Look through the records below for the line with "export IMPL_maxCapViolations=0" and the line with "stage | combinational", then return those lines and all lines between, exactly.

__SUPPLIED DATA__:
====

`src/rtl/hc_rst_pkg.sv`:
```
package hc_rst_pkg;
  localparam int NUM_DOM = 5;
  localparam int DOM_W   = 3;

  localparam logic [DOM_W-1:0] DOM_MEM  = 3'd0;
  localparam logic [DOM_W-1:0] DOM_CORE = 3'd1;
  localparam logic [DOM_W-1:0] DOM_FW   = 3'd2;
  localparam logic [DOM_W-1:0] DOM_CFG  = 3'd3;
  localparam logic [DOM_W-1:0] DOM_SUSP = 3'd4;

  typedef enum logic [1:0] {
    PS_D0    = 2'b00,
    PS_D1    = 2'b01,
    PS_D2    = 2'b10,
    PS_D3HOT = 2'b11
  } pwr_state_e;
endpackage

```
`src/rtl/hc_rst_ctrl.sv`:
```
module hc_rst_ctrl
  import hc_rst_pkg::*;
(
  input  logic       clk,
  input  logic       rst,
  input  logic       hcrst_set,
  input  logic       pwr_wr,
  input  logic [1:0] pwr_old,
  input  logic [1:0] pwr_new,
  output logic       hcrst_bit,
  output logic       clr_mem,
  output logic       clr_core
);
  logic wake_to_d0;

  assign wake_to_d0 = pwr_wr && (pwr_old == PS_D3HOT) && (pwr_new == PS_D0);

  always_ff @(posedge clk) begin
    if (rst) begin
      hcrst_bit <= 1'b0;
      clr_mem   <= 1'b0;
      clr_core  <= 1'b0;
    end else begin
      clr_mem  <= hcrst_bit & ~clr_mem;
      clr_core <= wake_to_d0;
      if (hcrst_set)
        hcrst_bit <= 1'b1;
      else if (clr_mem)
        hcrst_bit <= 1'b0;
    end
  end
endmodule

```
`src/rtl/hc_reg_bank.sv`:
```
module hc_reg_bank #(
  parameter int DW    = 16,
  parameter int DEPTH = 4,
  parameter logic [DEPTH-1:0] KEEP = '0,
  localparam int IW = (DEPTH > 1) ? $clog2(DEPTH) : 1
) (
  input  logic          clk,
  input  logic          rst,
  input  logic          clr,
  input  logic          we,
  input  logic [IW-1:0] widx,
  input  logic [DW-1:0] wdata,
  input  logic [IW-1:0] ridx,
  output logic [DW-1:0] rdata
);
  logic [DW-1:0] regs [DEPTH];

  for (genvar e = 0; e < DEPTH; e++) begin : g_ent
    always_ff @(posedge clk) begin
      if (rst)
        regs[e] <= '0;
      else if (clr) begin
        if (!KEEP[e])
          regs[e] <= '0;
      end else if (we && (widx == IW'(e)))
        regs[e] <= wdata;
    end
  end

  always_comb begin
    rdata = '0;
    for (int e = 0; e < DEPTH; e++)
      if (ridx == IW'(e))
        rdata = regs[e];
  end
endmodule

```
`src/rtl/hc_reset_domains.sv`:
```
module hc_reset_domains
  import hc_rst_pkg::*;
#(
  parameter int DW    = 16,
  parameter int DEPTH = 4,
  localparam int IW = (DEPTH > 1) ? $clog2(DEPTH) : 1
) (
  input  logic               clk,
  input  logic               rst,
  input  logic               hcrst_set,
  output logic               hcrst_o,
  input  logic               pwr_wr,
  input  logic [1:0]         pwr_old,
  input  logic [1:0]         pwr_new,
  input  logic               wr_en,
  input  logic [DOM_W-1:0]   wr_dom,
  input  logic [IW-1:0]      wr_idx,
  input  logic [DW-1:0]      wr_data,
  input  logic [DOM_W-1:0]   rd_dom,
  input  logic [IW-1:0]      rd_idx,
  output logic [DW-1:0]      rd_data,
  output logic [NUM_DOM-1:0] clr_o
);
  logic               clr_mem;
  logic               clr_core;
  logic [NUM_DOM-1:0] bank_clr;
  logic [DW-1:0]      bank_rd [NUM_DOM];
  logic [DW-1:0]      rd_mux;

  hc_rst_ctrl u_ctrl (
    .clk       (clk),
    .rst       (rst),
    .hcrst_set (hcrst_set),
    .pwr_wr    (pwr_wr),
    .pwr_old   (pwr_old),
    .pwr_new   (pwr_new),
    .hcrst_bit (hcrst_o),
    .clr_mem   (clr_mem),
    .clr_core  (clr_core)
  );

  always_comb begin
    bank_clr           = '0;
    bank_clr[DOM_MEM]  = clr_mem;
    bank_clr[DOM_CORE] = clr_core;
  end

  assign clr_o = bank_clr;

  for (genvar g = 0; g < NUM_DOM; g++) begin : g_bank
    localparam logic [DEPTH-1:0] KP =
      (g == int'(DOM_MEM)) ? DEPTH'(1) : '0;

    hc_reg_bank #(
      .DW    (DW),
      .DEPTH (DEPTH),
      .KEEP  (KP)
    ) u_bank (
      .clk   (clk),
      .rst   (rst),
      .clr   (bank_clr[g]),
      .we    (wr_en && (wr_dom == DOM_W'(g))),
      .widx  (wr_idx),
      .wdata (wr_data),
      .ridx  (rd_idx),
      .rdata (bank_rd[g])
    );
  end

  always_comb begin
    rd_mux = '0;
    for (int d = 0; d < NUM_DOM; d++)
      if (rd_dom == DOM_W'(d))
        rd_mux = bank_rd[d];
  end

  always_ff @(posedge clk) begin
    if (rst)
      rd_data <= '0;
    else
      rd_data <= rd_mux;
  end
endmodule

```
`config.mk`:
```
export PLATFORM = sky130hd
export DESIGN_NAME = hc_reset_domains
export DESIGN_NICKNAME = d
export VERILOG_FILES = /design/src/rtl/hc_rst_pkg.sv /design/src/rtl/hc_rst_ctrl.sv /design/src/rtl/hc_reg_bank.sv /design/src/rtl/hc_reset_domains.sv
export SDC_FILE = /design/constraint.sdc
export NUM_CORES = 1
export LEC_CHECK = 0
export ABC_AREA = 1
export BUFFER_PORTS_ARGS = -buffer_cell sky130_fd_sc_hd__buf_2
export CORE_MARGIN = 2
export CORE_UTILIZATION = 30
export CTS_CLUSTER_DIAMETER = 120
export DETAILED_ROUTE_END_ITERATION = 8
export HOLD_SLACK_MARGIN = 0.06
export PLACE_DENSITY = 0.56
export SLEW_MARGIN = 10
export SYNTH_ARGS = -nofsm -noshare
export SYNTH_HDL_FRONTEND = slang
export SYNTH_SLANG_ARGS = --single-unit
```
`constraint.sdc`:
```
create_clock -name clk -period 2.25 [get_ports clk]
set_input_delay 0.225 -clock clk [delete_from_list [all_inputs] [get_ports clk]]
set_output_delay 0.225 -clock clk [all_outputs]
set_load 0.02 [all_outputs]
```
==> results.sh, run 1 <==
export IMPL_status="completed"
export IMPL_power_density_nw_per_um2=826.9
export IMPL_arrival_ns=1.91
export IMPL_r2r_end="g_bank[0].u_bank.regs[1][14]"
export IMPL_switching_share_pct=23.70
export IMPL_fillCellCount=4900
export IMPL_std_cell_rows=81
export IMPL_dieHeight_um=226.5
export IMPL_hold_path_class="input pin to register"
export IMPL_final_seq_area_um2=9990
export IMPL_r2r_cells=4
export IMPL_tightest_slew_ns=0.6691
export IMPL_critPathBufInv=1
export IMPL_cts_buffers=38
export IMPL_grt_antenna_before_repair=0
export IMPL_post_cts_setup_buffer_count=0
export IMPL_seq_area_frac_synth_pct=67.26
export IMPL_first_pass_iters=5
export IMPL_seqPwrFrac_pct=50.7
export IMPL_hold_path_startpoint="wr_data[4]"
export IMPL_htreeDepth=2
export IMPL_start_util_pct=30.34
export IMPL_period_share_pct=76.22
export IMPL_critPathKind="register to register"
export IMPL_power_leakage_nw=7.027
export IMPL_pwr_share_comb_pct=7.9
export IMPL_drv_slew=0
export IMPL_synth_cells=1516
export IMPL_io_pins=57
export IMPL_p_clk_share_pct=41.4
export IMPL_cpPeakStageDelay_ns=0.48
export IMPL_viasPerCell=4.852
export IMPL_r2r_start="u_ctrl.clr_mem"
export IMPL_startpoint_type="register"
export IMPL_grt_pass1_wl_um=70040
export IMPL_clkLatencyLatePin_ns=0.53
export IMPL_cp_required_ns=2.45
export IMPL_relSlewSlack_pct=55.35
export IMPL_antenna_cells=0
export IMPL_clock_sinks=339
export IMPL_grt_usage_pct=18.68
export IMPL_dieArea_um2=51300
export IMPL_finalHoldViolCount=0
export IMPL_synth_warnings=0
export IMPL_detail_route_wl_per_cell_um=20.70
export IMPL_cts_resized=0
export IMPL_postCtsHoldBufs=3
export IMPL_fmax_mhz=583.1
export IMPL_p_switching_mw=3.417
export IMPL_end_kind="register"
export IMPL_p_int_mw=11.00
export IMPL_clk_pin_slew_ns=0.06
export IMPL_reg2reg_setup_slack_ns=0.53
export IMPL_drtAntennaViolNets=0
export IMPL_min_period_ns=1.715
export IMPL_cts_max_path_buffers=3
export IMPL_grt_start_max_net_pins=49
export IMPL_core_area_um2=48950
export IMPL_cp_depth=4
export IMPL_hold_path_depth=4
export IMPL_fin_cells=2290
export IMPL_root_buffer="clkbuf_16"
export IMPL_fin_setup_tns_ns=0
export IMPL_numPortBuffers=53
export IMPL_rsz0062_at_grt="no"
export IMPL_dp_hpwl_um=30120
export IMPL_timing_hold_ws_ns=0.2567
export IMPL_max_vdd_ir_drop_mv=0.4545
export IMPL_fp_dieW_um=226.5
export IMPL_synth_area_leader_cell="edfxtp_1"
export IMPL_cp_top_family="simple AND/OR/NAND/NOR gates"
export IMPL_num_vias=11110
export IMPL_gr_total_overflow=0
export IMPL_final_setup_skew_ns=0.02413
export IMPL_setup_viol=0
export IMPL_gp_congestion=0.8569
export IMPL_syn_area_per_cell_um2=9.797
export IMPL_first_global_vias=10890
export IMPL_synth_area_um2=14850
export IMPL_routed_wl_um=47410
export IMPL_drive_gt1_share_pct=13.16
export IMPL_placed_cells=2219
export IMPL_ys_seq_elements=339
export IMPL_synth_cell_types=28
export IMPL_design_power_total_mw=14.42
export IMPL_cts_tree="yes"
export IMPL_path_max_fanout=16
export IMPL_layout_nets=1633
export IMPL_critical_path_slowest_cell="nor2_1"
export IMPL_drt_iter0_drc=1070
export IMPL_yosys_top_cells_area="edfxtp_1 (65%), nor2_1 (11%), nand2_1 (8.9%)"
export IMPL_multiInputGateArea_um2=4141
export IMPL_maxCapViolations=0
export IMPL_syn2layout_area_growth_pct=17.39
export IMPL_path_cells="nor2_1, nand3_1, nand2_1, buf_4"
export IMPL_whs_endpoint="g_bank[3].u_bank.regs[0][4]"
export IMPL_drcViolationCount=0
export IMPL_yosysTopAreaCellShare_pct=64.70
-- Yosys cell counts --
cell type  instances
nand2_1          352
nor3_1             1
conb_1             1
buf_2             35
inv_1             71
nand3b_1           1
edfxtp_1         320
nand3_1           86
or2_0              4
o211ai_1           4
nor2_1           435
nand2_2            4
a21oi_1           16
buf_1              5
o21ai_0           49
or2_1              1
clkinv_1           3
o21ai_1            1
dfxtp_1           19
nor2_4             4
or2_2             10
nor4_1             1
nor2_2             1
inv_2              2
clkbuf_1          56
nor4_4             1
buf_4              6
nand4_1           27
-- power groups by stage --
stage | combinational (mW) | sequential, mW | clock [mW]
floorplan | 0.594 | 7.43 | 0
global placement | 1.13 | 7.44 | 0
detailed placement | 1.14 | 7.44 | 0
CTS | 1.14 | 7.31 | 6.01
global route | 1.24 | 7.34 | 6.23
finish | 1.14 | 7.31 | 5.97
-- through the flow --
step / util [%] / setup slack, ns / cell area (µm²)
global route: 35.62 / 0.3895 / 17430
finish: 35.62 / 0.5350 / 17430
floorplan: - / -0.1417 / 14860
global placement: 33.16 / 0.3500 / 16230
CTS: 35.62 / 0.5282 / 17430
detailed placement: 33.16 / 0.3307 / 16230
-- cell usage in the layout, fill, tap and decap left out --
| cell type | synthesis | final |
|---|---|---|
| clkbuf_16 | 0 | 39 |
| nor4_4 | 1 | 1 |
| clkinv_1 | 3 | 5 |
| o21ai_1 | 1 | 9 |
| nand3_1 | 86 | 86 |
| clkbuf_8 | 0 | 2 |
| buf_4 | 6 | 80 |
| nor2_2 | 1 | 1 |
| clkinv_2 | 0 | 7 |
| a21oi_1 | 16 | 16 |
| nor2_4 | 4 | 4 |
| buf_2 | 35 | 53 |
| or2_2 | 10 | 10 |
| dfxtp_1 | 19 | 19 |
| inv_1 | 71 | 71 |
| inv_6 | 0 | 1 |
| edfxtp_1 | 320 | 320 |
| or2_1 | 1 | 1 |
| buf_12 | 0 | 6 |
| nor2_1 | 435 | 435 |
| or2_0 | 4 | 4 |
| nand3b_1 | 1 | 1 |
| bufinv_16 | 0 | 2 |
| nor3_1 | 1 | 1 |
| o21ai_0 | 49 | 40 |
| o211ai_1 | 4 | 4 |
| dlygate4sd3_1 | 0 | 3 |
| nor4_1 | 1 | 1 |
| nand2_1 | 352 | 351 |
| clkbuf_1 | 56 | 15 |
| nand4_1 | 27 | 27 |
| nand2_2 | 4 | 5 |
| conb_1 | 1 | 3 |
| o21ai_2 | 0 | 1 |
| inv_2 | 2 | 2 |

====

__WRITTEN SOLUTION__:
export IMPL_maxCapViolations=0
export IMPL_syn2layout_area_growth_pct=17.39
export IMPL_path_cells="nor2_1, nand3_1, nand2_1, buf_4"
export IMPL_whs_endpoint="g_bank[3].u_bank.regs[0][4]"
export IMPL_drcViolationCount=0
export IMPL_yosysTopAreaCellShare_pct=64.70
-- Yosys cell counts --
cell type  instances
nand2_1          352
nor3_1             1
conb_1             1
buf_2             35
inv_1             71
nand3b_1           1
edfxtp_1         320
nand3_1           86
or2_0              4
o211ai_1           4
nor2_1           435
nand2_2            4
a21oi_1           16
buf_1              5
o21ai_0           49
or2_1              1
clkinv_1           3
o21ai_1            1
dfxtp_1           19
nor2_4             4
or2_2             10
nor4_1             1
nor2_2             1
inv_2              2
clkbuf_1          56
nor4_4             1
buf_4              6
nand4_1           27
-- power groups by stage --
stage | combinational (mW) | sequential, mW | clock [mW]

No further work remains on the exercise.